Secondo Sigmund Freud, il transfert è una forma di innamoramento che prescinde dall’aspetto, dall’età e dal sesso dello psicoanalista, e si manifesta anche quando questi si mantiene distaccato dal paziente e conserva un comportamento riservato.
«Questo amore non si limita ad obbedire, diventa esigente, domanda soddisfazione di tenerezza e sensualità, pretende l’esclusività, si fa geloso, mostra sempre più l’altro suo aspetto, e cioè una prontezza a convertirsi in ostilità e vendetta, se non può raggiungere i propri scopi. Contemporaneamente, come ogni altro amore, soverchia qualsiasi altro contenuto psichico, spegne l’interesse [del paziente] alla cura e alla guarigione, sostituendo alla nevrosi un’altra forma di malattia»
(Sigmund Freud)
L’amore di traslazione è un’esperienza registrata fin dai primi casi di psicoanalisi, ed è la prova maggiore della teoria analitica, scientifica perché misurabile e riproducibile, quella che consente all’analista di toccare “con mano dal vivo” l’esistenza di un mondo inconscio dell’Io, fatto di volontà opposte, di una pulsione sessuale e di una coscienza morale che la rimuove, un Es inconscio e un Super-Io che sono più forti dell’Io cosciente, e che questi non è in grado di controllare, finché non è eliminata la nevrosi.
«Il Super-Io è il residuo dei primi amori dell’Es, è l’erede del complesso edipico, tratta l’Io come un oggetto e spesso assai duramente. [..] è molto importante per la salute psichica che il super-Io si sia sviluppato normalmente, e cioè sia divenuto abbastanza impersonale»
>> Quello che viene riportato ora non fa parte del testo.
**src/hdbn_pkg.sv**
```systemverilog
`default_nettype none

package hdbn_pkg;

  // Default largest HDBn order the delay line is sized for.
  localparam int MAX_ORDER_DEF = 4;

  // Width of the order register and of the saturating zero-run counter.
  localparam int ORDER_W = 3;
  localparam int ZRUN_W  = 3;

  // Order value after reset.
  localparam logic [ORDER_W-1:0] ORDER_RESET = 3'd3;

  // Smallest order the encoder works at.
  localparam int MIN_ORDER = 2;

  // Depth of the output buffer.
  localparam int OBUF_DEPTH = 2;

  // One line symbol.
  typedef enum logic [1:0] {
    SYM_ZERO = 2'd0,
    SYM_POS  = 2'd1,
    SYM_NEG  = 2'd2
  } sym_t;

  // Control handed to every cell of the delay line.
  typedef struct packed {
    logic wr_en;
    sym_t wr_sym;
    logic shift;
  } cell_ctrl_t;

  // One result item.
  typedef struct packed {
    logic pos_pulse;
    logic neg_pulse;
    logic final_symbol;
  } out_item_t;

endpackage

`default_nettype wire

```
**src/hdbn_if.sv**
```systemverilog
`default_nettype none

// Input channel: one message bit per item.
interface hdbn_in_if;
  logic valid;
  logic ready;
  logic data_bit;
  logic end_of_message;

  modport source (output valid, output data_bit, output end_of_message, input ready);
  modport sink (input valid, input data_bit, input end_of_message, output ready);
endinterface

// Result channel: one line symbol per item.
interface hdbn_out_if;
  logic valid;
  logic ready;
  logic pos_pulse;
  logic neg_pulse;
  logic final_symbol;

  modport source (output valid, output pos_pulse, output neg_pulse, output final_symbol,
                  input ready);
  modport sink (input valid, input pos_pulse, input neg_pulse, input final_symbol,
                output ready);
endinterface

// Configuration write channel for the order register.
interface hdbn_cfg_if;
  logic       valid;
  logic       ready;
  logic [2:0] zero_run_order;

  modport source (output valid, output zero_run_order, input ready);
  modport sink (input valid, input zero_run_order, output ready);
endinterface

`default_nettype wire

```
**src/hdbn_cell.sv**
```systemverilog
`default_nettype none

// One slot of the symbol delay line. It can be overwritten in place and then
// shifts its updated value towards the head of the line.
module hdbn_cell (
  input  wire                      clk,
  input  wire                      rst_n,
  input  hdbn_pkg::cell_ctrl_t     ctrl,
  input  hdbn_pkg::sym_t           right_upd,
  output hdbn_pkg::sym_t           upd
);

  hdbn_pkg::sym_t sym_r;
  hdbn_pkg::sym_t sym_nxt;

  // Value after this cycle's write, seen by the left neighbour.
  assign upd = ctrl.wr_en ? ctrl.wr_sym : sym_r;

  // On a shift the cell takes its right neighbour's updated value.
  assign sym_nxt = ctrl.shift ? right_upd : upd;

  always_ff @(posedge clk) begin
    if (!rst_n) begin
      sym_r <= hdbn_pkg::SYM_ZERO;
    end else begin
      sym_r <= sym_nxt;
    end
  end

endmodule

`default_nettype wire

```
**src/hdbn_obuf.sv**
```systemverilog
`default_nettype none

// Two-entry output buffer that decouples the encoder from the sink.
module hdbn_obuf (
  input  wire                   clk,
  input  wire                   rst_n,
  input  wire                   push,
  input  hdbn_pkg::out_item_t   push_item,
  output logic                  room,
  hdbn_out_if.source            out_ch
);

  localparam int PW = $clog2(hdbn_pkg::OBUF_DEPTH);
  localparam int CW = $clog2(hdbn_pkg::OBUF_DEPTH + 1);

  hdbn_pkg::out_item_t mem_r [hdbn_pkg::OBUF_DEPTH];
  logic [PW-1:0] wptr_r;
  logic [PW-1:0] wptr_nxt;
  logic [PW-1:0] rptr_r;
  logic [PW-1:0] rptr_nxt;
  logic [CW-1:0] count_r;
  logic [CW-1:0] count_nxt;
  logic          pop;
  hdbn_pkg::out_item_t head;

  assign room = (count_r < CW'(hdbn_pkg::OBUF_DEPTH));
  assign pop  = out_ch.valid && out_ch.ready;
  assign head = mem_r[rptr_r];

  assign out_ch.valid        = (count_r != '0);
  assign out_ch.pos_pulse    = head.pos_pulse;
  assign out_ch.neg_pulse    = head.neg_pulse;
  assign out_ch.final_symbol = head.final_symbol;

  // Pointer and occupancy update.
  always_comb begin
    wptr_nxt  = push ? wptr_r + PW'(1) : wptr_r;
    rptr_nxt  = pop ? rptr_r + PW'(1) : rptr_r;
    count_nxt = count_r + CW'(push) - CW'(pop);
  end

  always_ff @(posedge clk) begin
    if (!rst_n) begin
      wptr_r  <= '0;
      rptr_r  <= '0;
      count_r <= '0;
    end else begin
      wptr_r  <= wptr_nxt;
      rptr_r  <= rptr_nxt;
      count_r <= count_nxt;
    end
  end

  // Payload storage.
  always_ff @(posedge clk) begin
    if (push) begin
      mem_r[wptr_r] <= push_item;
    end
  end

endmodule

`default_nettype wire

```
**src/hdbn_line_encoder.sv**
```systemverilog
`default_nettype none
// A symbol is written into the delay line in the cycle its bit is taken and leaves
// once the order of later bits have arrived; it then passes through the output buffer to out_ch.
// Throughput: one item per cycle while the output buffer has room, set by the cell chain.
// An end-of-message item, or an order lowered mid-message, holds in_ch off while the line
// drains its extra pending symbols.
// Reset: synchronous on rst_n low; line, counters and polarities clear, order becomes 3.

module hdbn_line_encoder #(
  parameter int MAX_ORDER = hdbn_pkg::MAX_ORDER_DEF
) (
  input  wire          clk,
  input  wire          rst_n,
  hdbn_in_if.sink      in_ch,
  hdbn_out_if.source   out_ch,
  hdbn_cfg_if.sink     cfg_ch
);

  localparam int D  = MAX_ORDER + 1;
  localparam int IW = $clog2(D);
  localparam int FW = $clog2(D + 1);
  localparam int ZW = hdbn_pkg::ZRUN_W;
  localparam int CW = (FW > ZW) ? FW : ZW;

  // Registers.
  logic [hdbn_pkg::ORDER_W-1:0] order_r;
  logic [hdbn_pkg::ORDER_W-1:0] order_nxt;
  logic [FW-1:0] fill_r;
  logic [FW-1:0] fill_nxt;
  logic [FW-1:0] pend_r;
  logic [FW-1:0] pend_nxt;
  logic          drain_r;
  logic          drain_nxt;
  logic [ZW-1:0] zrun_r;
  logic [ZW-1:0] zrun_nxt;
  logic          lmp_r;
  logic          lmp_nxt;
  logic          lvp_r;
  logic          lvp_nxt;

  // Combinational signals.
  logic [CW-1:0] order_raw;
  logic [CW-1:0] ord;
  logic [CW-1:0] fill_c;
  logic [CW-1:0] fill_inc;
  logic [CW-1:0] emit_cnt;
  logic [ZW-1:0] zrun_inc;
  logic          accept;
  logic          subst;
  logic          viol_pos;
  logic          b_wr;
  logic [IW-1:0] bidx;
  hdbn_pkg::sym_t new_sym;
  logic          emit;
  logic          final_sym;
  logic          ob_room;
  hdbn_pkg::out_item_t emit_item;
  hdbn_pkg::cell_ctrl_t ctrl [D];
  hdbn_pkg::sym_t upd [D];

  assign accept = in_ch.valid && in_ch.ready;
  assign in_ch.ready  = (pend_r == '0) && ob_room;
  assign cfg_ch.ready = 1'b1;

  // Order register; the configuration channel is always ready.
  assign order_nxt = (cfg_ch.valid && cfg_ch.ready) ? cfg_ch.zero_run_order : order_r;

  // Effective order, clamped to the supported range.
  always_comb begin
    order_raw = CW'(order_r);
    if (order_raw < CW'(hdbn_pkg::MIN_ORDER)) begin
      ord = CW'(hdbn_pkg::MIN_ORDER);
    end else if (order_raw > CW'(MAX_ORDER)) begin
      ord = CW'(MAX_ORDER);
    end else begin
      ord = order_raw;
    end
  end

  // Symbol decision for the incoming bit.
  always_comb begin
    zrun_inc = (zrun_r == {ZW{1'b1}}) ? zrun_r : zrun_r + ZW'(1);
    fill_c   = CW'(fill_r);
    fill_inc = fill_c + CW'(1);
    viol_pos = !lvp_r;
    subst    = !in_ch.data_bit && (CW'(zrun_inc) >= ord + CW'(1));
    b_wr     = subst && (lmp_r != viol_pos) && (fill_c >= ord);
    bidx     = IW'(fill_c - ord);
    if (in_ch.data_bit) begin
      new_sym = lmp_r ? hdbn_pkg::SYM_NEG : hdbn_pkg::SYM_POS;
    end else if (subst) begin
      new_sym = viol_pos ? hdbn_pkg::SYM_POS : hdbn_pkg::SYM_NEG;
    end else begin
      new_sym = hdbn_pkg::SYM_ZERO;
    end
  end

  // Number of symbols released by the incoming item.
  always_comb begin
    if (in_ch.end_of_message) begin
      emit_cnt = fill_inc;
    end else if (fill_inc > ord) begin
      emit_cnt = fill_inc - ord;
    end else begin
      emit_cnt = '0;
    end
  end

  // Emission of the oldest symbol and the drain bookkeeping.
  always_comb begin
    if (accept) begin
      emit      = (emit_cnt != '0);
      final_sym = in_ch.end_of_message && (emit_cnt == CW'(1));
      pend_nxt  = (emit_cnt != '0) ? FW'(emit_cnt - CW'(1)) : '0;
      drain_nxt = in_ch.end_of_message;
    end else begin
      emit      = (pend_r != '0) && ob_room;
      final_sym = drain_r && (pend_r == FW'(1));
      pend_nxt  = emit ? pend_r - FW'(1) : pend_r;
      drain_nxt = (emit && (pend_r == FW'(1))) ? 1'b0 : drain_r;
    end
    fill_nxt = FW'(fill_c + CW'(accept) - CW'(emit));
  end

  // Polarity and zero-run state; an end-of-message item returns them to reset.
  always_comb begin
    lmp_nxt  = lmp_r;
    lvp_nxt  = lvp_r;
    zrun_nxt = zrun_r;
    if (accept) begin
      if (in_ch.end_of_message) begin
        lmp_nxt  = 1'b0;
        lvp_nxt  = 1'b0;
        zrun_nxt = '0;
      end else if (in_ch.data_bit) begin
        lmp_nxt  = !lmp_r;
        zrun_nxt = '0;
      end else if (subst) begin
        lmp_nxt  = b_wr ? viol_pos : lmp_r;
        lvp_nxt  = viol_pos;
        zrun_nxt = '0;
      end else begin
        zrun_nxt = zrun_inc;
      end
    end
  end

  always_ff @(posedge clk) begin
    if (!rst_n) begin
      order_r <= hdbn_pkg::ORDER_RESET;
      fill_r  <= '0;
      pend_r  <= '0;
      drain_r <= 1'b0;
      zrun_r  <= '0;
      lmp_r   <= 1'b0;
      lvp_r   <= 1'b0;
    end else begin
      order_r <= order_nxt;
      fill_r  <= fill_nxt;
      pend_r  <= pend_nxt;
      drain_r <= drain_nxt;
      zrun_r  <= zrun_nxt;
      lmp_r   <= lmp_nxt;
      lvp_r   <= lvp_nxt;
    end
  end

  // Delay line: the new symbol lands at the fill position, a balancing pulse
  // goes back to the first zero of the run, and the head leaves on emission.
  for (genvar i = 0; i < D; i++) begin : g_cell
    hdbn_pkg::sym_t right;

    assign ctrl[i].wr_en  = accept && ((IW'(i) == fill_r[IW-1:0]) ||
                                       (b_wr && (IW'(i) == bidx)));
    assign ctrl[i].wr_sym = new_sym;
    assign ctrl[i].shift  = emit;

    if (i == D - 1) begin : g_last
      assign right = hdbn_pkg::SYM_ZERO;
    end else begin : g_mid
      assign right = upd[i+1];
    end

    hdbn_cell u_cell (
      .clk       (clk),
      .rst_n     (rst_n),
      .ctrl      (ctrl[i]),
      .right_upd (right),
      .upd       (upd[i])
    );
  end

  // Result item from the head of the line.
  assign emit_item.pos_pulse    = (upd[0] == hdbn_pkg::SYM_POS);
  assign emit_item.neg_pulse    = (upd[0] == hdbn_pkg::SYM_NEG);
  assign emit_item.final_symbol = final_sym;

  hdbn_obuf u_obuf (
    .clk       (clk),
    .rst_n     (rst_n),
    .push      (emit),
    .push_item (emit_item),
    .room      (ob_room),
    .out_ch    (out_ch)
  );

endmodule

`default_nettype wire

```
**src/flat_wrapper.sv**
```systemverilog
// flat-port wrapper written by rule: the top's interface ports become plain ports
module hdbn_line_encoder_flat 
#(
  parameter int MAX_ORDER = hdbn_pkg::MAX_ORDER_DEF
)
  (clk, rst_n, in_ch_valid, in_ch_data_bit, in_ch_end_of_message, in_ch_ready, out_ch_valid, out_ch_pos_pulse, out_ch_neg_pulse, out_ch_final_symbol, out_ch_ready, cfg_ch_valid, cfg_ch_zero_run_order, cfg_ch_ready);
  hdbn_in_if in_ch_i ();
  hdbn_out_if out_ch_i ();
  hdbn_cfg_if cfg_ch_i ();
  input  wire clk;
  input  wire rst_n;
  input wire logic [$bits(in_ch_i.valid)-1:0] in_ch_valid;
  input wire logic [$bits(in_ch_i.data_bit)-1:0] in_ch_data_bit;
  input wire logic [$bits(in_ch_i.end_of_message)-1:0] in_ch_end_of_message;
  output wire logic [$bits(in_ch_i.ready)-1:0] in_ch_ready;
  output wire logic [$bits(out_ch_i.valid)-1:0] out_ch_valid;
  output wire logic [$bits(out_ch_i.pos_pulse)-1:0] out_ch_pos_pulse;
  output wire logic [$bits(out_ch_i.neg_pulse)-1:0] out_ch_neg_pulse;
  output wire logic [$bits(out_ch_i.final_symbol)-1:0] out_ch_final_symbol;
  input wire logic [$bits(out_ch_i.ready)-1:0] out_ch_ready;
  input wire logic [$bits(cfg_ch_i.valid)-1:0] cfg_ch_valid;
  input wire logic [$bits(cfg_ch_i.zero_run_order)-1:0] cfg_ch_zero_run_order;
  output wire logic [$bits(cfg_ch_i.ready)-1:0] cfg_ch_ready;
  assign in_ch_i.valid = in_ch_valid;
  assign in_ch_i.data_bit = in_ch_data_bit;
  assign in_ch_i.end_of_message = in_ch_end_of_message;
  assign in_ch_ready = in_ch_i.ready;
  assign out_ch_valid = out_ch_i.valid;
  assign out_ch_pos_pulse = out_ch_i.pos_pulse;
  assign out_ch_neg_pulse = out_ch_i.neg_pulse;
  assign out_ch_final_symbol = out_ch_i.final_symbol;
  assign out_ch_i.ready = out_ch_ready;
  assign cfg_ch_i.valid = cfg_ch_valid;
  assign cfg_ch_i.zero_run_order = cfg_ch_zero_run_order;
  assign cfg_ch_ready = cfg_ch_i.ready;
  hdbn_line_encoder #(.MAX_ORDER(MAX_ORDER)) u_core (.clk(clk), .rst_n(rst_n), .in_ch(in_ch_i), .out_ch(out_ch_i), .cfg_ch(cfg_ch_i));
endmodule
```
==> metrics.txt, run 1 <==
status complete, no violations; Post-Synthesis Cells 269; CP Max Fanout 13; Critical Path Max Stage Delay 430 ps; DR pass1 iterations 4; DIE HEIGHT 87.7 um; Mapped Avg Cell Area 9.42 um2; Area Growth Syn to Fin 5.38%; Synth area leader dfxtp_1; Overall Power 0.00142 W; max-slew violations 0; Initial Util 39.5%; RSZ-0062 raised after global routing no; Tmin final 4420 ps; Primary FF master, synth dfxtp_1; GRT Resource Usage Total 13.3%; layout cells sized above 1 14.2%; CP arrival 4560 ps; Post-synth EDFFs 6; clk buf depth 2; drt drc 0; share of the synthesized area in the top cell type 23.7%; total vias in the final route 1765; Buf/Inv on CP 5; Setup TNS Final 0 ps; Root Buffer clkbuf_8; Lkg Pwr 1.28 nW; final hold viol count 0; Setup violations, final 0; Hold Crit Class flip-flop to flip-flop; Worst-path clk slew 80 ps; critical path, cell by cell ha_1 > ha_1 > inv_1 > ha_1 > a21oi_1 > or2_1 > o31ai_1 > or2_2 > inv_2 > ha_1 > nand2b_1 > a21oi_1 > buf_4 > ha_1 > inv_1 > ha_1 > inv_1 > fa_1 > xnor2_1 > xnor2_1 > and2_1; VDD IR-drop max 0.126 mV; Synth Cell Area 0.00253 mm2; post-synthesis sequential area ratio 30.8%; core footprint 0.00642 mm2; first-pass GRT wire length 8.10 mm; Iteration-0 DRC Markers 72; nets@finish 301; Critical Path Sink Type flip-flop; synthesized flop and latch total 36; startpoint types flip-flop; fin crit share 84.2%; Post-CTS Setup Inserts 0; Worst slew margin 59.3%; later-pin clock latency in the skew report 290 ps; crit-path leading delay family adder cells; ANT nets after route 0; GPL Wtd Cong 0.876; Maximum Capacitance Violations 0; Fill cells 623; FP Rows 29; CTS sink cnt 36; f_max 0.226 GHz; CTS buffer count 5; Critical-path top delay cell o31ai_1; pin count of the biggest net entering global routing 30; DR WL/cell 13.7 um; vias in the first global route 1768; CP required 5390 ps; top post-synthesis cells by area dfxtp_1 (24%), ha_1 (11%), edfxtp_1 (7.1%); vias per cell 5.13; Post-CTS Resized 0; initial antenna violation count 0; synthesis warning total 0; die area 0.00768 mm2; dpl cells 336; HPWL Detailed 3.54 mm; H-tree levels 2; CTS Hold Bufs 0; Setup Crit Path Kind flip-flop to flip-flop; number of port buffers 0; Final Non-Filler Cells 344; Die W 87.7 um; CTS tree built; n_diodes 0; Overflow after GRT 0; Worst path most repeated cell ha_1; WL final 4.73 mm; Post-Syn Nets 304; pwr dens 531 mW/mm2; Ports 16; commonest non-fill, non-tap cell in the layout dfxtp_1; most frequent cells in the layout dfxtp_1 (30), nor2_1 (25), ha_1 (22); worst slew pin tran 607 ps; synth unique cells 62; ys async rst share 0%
Il transfert è la proiezione sulla persona dello psicoanalista di un complesso di Edipo che non è stato rimosso correttamente, di una sessualità infantile mal vissuta. Ha i tratti tipici di questo amore infantile, che non ha riguardo all’età, al sesso, all’aspetto comportamentale della persona, e che lo tende a censurare. Via via che l’analista prosegue con l’associazione libera, quanto rimosso riemerge nella parte cosciente dell’io e si manifesta in forma sempre più simile a questo amore infantile, generalmente rivolto verso uno dei genitori, procedendo di pari passo in modo più violento l’azione di censura e il tentativo di tornare a dimenticare queste pulsioni.
«Il paziente riproduce, in forma intuibile, attuale, in luogo di ricordare. […] il ricordare è un rivivere»
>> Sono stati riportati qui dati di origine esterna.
**config.mk**
```make
export PLATFORM = sky130hd
export DESIGN_NAME = countdown_timer_pool_top
export DESIGN_NICKNAME = d
export VERILOG_FILES = /design/src/design/ctp_pkg.sv /design/src/design/ctp_ram.sv /design/src/design/countdown_timer_pool_top.sv
export VERILOG_INCLUDE_DIRS = /design/src /design/src/design
export SDC_FILE = /design/constraint.sdc
export NUM_CORES = 1
export LEC_CHECK = 0
export ABC_AREA = 0
export BUFFER_PORTS_ARGS = -buffer_cell sky130_fd_sc_hd__buf_2
export CAP_MARGIN = 10
export CORE_MARGIN = 5
export CORE_UTILIZATION = 35
export DETAILED_ROUTE_END_ITERATION = 8
export SLEW_MARGIN = 20
export SYNTH_ARGS = -nofsm -noshare
export SYNTH_HDL_FRONTEND = slang
export SYNTH_HIERARCHICAL = 1
export SYNTH_SLANG_ARGS = --single-unit
```
**constraint.sdc**
```tcl
create_clock -name i_clk -period 10.1 [get_ports i_clk]
set_clock_uncertainty 0.15 [all_clocks]
set_input_delay 1.01 -clock i_clk [delete_from_list [all_inputs] [get_ports i_clk]]
set_output_delay 1.01 -clock i_clk [all_outputs]
set_load 0.02 [all_outputs]
```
Lo psicoanalista non risolve la nevrosi e il transfert né cedendo parzialmente al transfert in cambio di un proseguimento del paziente nella cura, né tentando di reprimerlo o abbandonando la terapia.
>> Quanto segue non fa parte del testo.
## src/hdl/mau_pkg.sv

```systemverilog
// shared types and constants for the modular arithmetic unit
`timescale 1ns / 1ps
package mau_pkg;
    localparam int MOD_BITS = 31;
    localparam int EXP_BITS = 63;
    localparam int WIDE_BITS = 64;
    localparam int CNT_BITS = $clog2(WIDE_BITS + 1);

    typedef enum logic [2:0] {
        OP_REDUCE = 3'd0,
        OP_ADD    = 3'd1,
        OP_SUB    = 3'd2,
        OP_MUL    = 3'd3,
        OP_DIV    = 3'd4,
        OP_INV    = 3'd5,
        OP_POW    = 3'd6,
        OP_NEG    = 3'd7
    } t_opcode;

    // divider command and response
    typedef struct packed {
        logic                 start;
        logic [WIDE_BITS-1:0] dividend;
        logic [MOD_BITS-1:0]  divisor;
    } t_div_req;

    typedef struct packed {
        logic                 done;
        logic [WIDE_BITS-1:0] quot;
        logic [MOD_BITS-1:0]  rem;
    } t_div_rsp;
endpackage

```

## src/hdl/mau_divider.sv

```systemverilog
// restoring divider, one quotient bit per cycle
`timescale 1ns / 1ps
module mau_divider
    import mau_pkg::*;
(
    input  logic     i_clk,
    input  logic     i_rst_n,
    input  t_div_req i_req,
    output t_div_rsp o_rsp
);
    logic [WIDE_BITS-1:0] r_quot, n_quot;
    logic [MOD_BITS:0]    r_rem, n_rem;
    logic [MOD_BITS-1:0]  r_div, n_div;
    logic [CNT_BITS-1:0]  r_cnt, n_cnt;
    logic                 r_busy, n_busy, r_done, n_done;
    logic [MOD_BITS+1:0]  trial;

    always_comb begin
        n_quot = r_quot;
        n_rem  = r_rem;
        n_div  = r_div;
        n_cnt  = r_cnt;
        n_busy = r_busy;
        n_done = 1'b0;
        trial  = {r_rem, r_quot[WIDE_BITS-1]} - {2'b00, r_div};
        if (i_req.start) begin
            n_quot = i_req.dividend;
            n_rem  = '0;
            n_div  = i_req.divisor;
            n_cnt  = CNT_BITS'(WIDE_BITS);
            n_busy = 1'b1;
        end else if (r_busy) begin
            // shift in the next dividend bit, keep the quotient bit
            if (!trial[MOD_BITS+1]) begin
                n_rem = trial[MOD_BITS:0];
            end else begin
                n_rem = {r_rem[MOD_BITS-1:0], r_quot[WIDE_BITS-1]};
            end
            n_quot = {r_quot[WIDE_BITS-2:0], ~trial[MOD_BITS+1]};
            n_cnt  = r_cnt - 1'b1;
            if (r_cnt == CNT_BITS'(1)) begin
                n_busy = 1'b0;
                n_done = 1'b1;
            end
        end
    end

    always_ff @(posedge i_clk) begin
        if (!i_rst_n) begin
            r_busy <= 1'b0;
            r_done <= 1'b0;
            r_cnt  <= '0;
        end else begin
            r_busy <= n_busy;
            r_done <= n_done;
            r_cnt  <= n_cnt;
        end
        r_quot <= n_quot;
        r_rem  <= n_rem;
        r_div  <= n_div;
    end

    assign o_rsp.done = r_done;
    assign o_rsp.quot = r_quot;
    assign o_rsp.rem  = r_rem[MOD_BITS-1:0];
endmodule

```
«L’unica via d’uscita dalla situazione della traslazione consiste nel riannodarla al passato dell’ammalato, così come egli lo ha effettivamente vissuto, o come lo ha costruito nella sua immaginazione agente al servizio dei suoi desideri»
La nevrosi e le fantasie del paziente spariscono quando ha rivissuto i propri istinti e riesce a ricordarli senza tentativi di rimozione, divenendone cosciente e padrone, quando la terapia ha ricostruito un Io più forte dell’inconscio e della coscienza morale, che ha ritrovato la sua unità e normalità. Freud scrive a proposito che il ricordare è sempre un rivivere. Alcuni scienziati sostengono che il transfert può essere utilizzato anche come tecnica di controllo mentale con rischi non indifferenti, in quanto il soggetto controllante a differenza dell’analista non esegue un controtransfert per cui rischia di essere soggetto a fenomeni di dissociazione e amnesia sistematizzata. In questo procedimento sono presenti dei soggetti esterni, osservatori, che hanno appunto il compito di eseguire il controtransfert sul soggetto controllante.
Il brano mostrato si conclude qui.